- [Stored data entries]
____
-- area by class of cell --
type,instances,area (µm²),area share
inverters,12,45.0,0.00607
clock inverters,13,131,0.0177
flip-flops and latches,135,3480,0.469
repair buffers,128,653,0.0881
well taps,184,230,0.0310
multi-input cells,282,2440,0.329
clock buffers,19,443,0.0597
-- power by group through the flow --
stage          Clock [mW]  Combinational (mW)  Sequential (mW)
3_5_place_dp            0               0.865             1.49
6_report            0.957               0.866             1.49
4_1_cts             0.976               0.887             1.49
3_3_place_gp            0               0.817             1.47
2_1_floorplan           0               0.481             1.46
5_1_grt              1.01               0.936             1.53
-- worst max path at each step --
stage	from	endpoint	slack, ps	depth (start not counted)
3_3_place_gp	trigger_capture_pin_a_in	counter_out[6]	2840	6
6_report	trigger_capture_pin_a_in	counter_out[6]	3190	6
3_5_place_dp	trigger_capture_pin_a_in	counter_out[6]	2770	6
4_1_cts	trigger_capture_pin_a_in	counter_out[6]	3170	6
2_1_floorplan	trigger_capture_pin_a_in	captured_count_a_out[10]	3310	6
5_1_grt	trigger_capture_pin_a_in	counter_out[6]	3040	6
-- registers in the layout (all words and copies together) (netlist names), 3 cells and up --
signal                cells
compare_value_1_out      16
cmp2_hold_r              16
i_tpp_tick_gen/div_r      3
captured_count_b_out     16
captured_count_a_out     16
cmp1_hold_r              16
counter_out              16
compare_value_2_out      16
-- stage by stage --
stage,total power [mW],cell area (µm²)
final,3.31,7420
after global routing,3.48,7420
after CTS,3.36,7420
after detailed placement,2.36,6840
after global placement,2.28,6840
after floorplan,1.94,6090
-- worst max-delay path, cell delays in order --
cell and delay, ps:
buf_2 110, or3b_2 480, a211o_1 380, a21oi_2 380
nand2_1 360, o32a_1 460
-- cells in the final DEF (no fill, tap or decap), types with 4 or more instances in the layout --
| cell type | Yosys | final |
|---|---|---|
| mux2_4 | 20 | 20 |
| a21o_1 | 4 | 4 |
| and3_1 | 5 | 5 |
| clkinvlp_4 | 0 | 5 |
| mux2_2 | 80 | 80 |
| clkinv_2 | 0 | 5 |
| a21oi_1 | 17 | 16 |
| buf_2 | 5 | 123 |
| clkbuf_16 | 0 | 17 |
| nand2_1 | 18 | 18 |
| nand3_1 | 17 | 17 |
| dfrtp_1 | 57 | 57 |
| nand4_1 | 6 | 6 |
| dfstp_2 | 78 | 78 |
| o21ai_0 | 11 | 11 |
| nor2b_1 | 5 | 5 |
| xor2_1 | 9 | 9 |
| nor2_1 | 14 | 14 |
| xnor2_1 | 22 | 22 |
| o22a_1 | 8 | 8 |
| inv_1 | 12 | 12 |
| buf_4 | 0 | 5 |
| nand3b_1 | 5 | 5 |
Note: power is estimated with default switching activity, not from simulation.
____
- [Requirement]
Would you state how many lines of the data above hold the string "buffers"? Reply with the number alone.

- [Answer for this exercise]
2